Defying several stereotypes, my mother was not a very good cook, and neither did she ever show much interest in becoming one. I remember asking about turkey one franks-and-beans Thanksgiving (not a good cook, she was a good warmer-upper) and getting quite a story in reply. Said mom, explaining why she’d never serve such a meal to her family, “turkey is the Old Testament food of grief,” further explaining that this is why turkeys are traditionally brought to homes of those in mourning.
I honestly don’t know if turkey is served in many grieving homes; my experience, casseroles are more commonplace. But I am confident turkeys are not mentioned in the Old Testament, either in reference to the dead or the living, simply because turkeys are native only to the Americas, first introduced to other parts of the world in the 1500s by Spanish traders sailing through Turkey (gaining a new nickname en route) long, long after Genesis was authored.

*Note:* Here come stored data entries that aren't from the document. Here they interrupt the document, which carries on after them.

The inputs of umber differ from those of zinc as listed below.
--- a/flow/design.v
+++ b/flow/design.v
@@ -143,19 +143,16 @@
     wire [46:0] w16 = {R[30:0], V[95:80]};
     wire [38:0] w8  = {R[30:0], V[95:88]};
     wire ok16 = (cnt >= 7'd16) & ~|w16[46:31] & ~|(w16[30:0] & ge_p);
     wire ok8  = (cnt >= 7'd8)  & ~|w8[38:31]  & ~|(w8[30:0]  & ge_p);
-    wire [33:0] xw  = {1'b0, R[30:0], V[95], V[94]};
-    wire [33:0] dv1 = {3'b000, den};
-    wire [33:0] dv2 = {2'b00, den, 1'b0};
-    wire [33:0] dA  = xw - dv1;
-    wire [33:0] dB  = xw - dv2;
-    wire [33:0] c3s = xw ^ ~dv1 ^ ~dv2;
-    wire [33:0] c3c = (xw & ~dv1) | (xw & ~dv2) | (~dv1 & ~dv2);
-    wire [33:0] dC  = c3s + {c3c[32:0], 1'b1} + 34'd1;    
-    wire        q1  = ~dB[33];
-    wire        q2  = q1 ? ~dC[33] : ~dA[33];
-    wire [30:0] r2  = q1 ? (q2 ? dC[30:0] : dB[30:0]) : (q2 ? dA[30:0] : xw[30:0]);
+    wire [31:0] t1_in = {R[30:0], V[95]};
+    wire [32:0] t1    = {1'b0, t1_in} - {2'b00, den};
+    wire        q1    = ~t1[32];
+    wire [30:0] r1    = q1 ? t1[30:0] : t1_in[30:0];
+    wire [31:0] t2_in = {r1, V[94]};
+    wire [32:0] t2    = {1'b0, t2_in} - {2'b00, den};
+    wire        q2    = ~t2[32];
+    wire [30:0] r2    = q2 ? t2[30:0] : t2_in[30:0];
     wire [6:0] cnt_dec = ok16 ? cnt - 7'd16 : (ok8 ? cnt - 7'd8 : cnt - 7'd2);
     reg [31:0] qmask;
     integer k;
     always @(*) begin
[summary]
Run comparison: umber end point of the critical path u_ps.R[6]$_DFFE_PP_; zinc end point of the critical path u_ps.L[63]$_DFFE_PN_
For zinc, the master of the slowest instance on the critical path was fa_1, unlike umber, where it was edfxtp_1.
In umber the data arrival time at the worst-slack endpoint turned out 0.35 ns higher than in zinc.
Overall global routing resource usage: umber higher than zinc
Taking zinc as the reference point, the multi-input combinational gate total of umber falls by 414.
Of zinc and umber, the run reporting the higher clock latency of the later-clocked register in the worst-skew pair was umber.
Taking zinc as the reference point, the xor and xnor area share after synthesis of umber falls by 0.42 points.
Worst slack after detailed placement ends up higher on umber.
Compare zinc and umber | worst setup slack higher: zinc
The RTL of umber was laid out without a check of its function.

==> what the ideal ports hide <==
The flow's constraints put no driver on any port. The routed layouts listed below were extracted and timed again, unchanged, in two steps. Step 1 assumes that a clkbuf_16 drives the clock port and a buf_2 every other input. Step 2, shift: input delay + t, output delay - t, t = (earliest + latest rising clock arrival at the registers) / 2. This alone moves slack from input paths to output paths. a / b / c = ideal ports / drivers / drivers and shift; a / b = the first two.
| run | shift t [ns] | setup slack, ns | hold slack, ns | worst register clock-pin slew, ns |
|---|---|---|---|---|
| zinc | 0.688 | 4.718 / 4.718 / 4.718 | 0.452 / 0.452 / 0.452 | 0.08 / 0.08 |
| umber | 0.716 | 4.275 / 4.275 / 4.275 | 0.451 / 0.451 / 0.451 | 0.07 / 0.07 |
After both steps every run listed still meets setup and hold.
From an optimization exercise on the open Yosys and OpenROAD flow, aimed at small area, a short achievable clock period and few clock cycles per item; shortcuts taken in it are not production practice. The RTL was checked by simulation tests, not by an equivalence proof against the original design. Power and IR drop assume default switching activity.

==> flow/design.v (excerpt) <==
module bindery_alu (
    input  wire        clk,
    input  wire        rst,
    input  wire        in_valid,
    input  wire [1:0]  cmd,        
    input  wire [2:0]  op,         
    input  wire [2:0]  ty,         
    input  wire [63:0] a,
    input  wire        a_nf,
    input  wire [63:0] b,
    input  wire        b_nf,
    output wire        out_valid,
    output wire [63:0] res,
    output wire        res_nf,
    output wire [1:0]  res_sub
);
    localparam C_ZSGN = 0, C_INF = 1, C_NAN = 2, C_TY = 3, C_OPS = 6, C_FIN = 7,
               C_NFX = 8,  C_FPM = 9;
    localparam WC = 10;
    localparam W0 = 1 + 3 + 14 + 64 + 1 + 64 + 1;
    wire [13:0] dec = {ty == 3'd0, ty == 3'd1, ty == 3'd2, ty == 3'd3, ty == 3'd4, ty == 3'd5,
                       op == 3'd0, op == 3'd1, op == 3'd2, op == 3'd3, op == 3'd4,
                       cmd == 2'd0, cmd[0], cmd[1]};
    wire [W0-1:0] q0;
    bindery_cut #(.W(W0)) u_c0 (.clk(clk), .rst(rst),
        .d({in_valid, ty, dec, a, a_nf, b, b_nf}), .q(q0));
    wire        v0;
    wire [2:0]  i_ty;
    wire        t_i32, t_i64, t_f16, t_b16, t_f32, t_f64;
    wire        op_sum, op_min, op_max, op_and, op_or;
    wire        leaf, two, fin;
    wire [63:0] i_a, i_b;
    wire        i_anf, i_bnf;
    assign {v0, i_ty, t_i32, t_i64, t_f16, t_b16, t_f32, t_f64, op_sum, op_min, op_max, op_and, op_or,
            leaf, two, fin, i_a, i_anf, i_b, i_bnf} = q0;
    wire is_int = t_i32 | t_i64;
    wire half   = t_f16 | t_b16;
  ...
Size: about 4800 cells after synthesis, ~550 flip-flops, ~210 I/O pins, ~39000 µm² of cells after synthesis.
export LEC_CHECK = 0
export CAP_MARGIN = 20
export CORE_MARGIN = 2
export CORE_UTILIZATION = 55
export SLEW_MARGIN = 20
create_clock -name core_clock -period 30.0 [get_ports {clk}]
standard.sh (not shown) runs the stock make flow with config.mk's settings and CLKGATE_MAP_FILE= SYNTH_SCRIPT=/design/flow/synth_recipe.tcl, a recipe that flattens the netlist after the stock synthesis.
==> flow/flow/run.sh <==
#!/bin/bash
# Layout of bindery_alu: the standard flow (standard.sh) from synthesis
# to the final layout, with these changes to how it is made:
#  * buffer_ports buffers every port with sky130_fd_sc_hd__buf_1 rather than
#    the delay buffer it picks on its own (repair_timing then sizes the
#    output buffers up where the outputs need it);
#  * repair_timing aims for 23.4 ns of setup slack, so it sizes the paths
#    for the period the design can reach, not for 30 ns;
#  * clock tree synthesis clusters at most 20 sinks within 80 um and adds no
#    dummy loads.
# The clock, its period and every constraint are the standard flow's, unchanged.
# Every step's full log stays under orfs/logs/; what make prints goes to
# standard.log.
set -euo pipefail
bash standard.sh "BUFFER_PORTS_ARGS=-buffer_cell sky130_fd_sc_hd__buf_1" \
    SETUP_SLACK_MARGIN=23.4 \
    "CTS_ARGS=-sink_clustering_enable -repair_clock_nets -sink_clustering_size 20 -sink_clustering_max_diameter 80 -dont_use_dummy_load" \
    finish > standard.log 2>&1
Testbench counts at the start, summed over its fixed seeds: cycles 24,040, items 24,000.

Domestic turkeys have about as much in common with the original wild turkey as my ten pound Chihuahua-poodle mix Lola has with a wolf. Actually, there are two wild turkeys (Meleagris gallopavo and M. ocellata), the former from North America and the latter native to Mexico and Central America. The more southern species is a far showier bird, with iridescent blue and bronze feathers capped by a powder-blue and red speckled head) who whistles while our local resident gobbles. Unfortunate for both that both are considered excellent eating. So excellent, in fact, that by 1525 – just 33 years after Columbus landed – every turkey brought to Europe was quickly “gobbled up” (sorry!) by lords and ladies looking for a change from local, reportedly stringy marshbirds.
Turkeys were once so plentiful along the Eastern seaboard that Native American peoples saw no need to domesticate them, but the conservative Pilgrims were not so willing to trust to the fates. Domestication and guns all but wiped out the wild species by the mid-nineteenth century. Reintroduction of the wild birds has been a massive success story, as residents of many suburban communities can certainly verify, and an estimated 4,000,000 wild turkeys now roam the lower 48 states, a vast expansion over their initial range.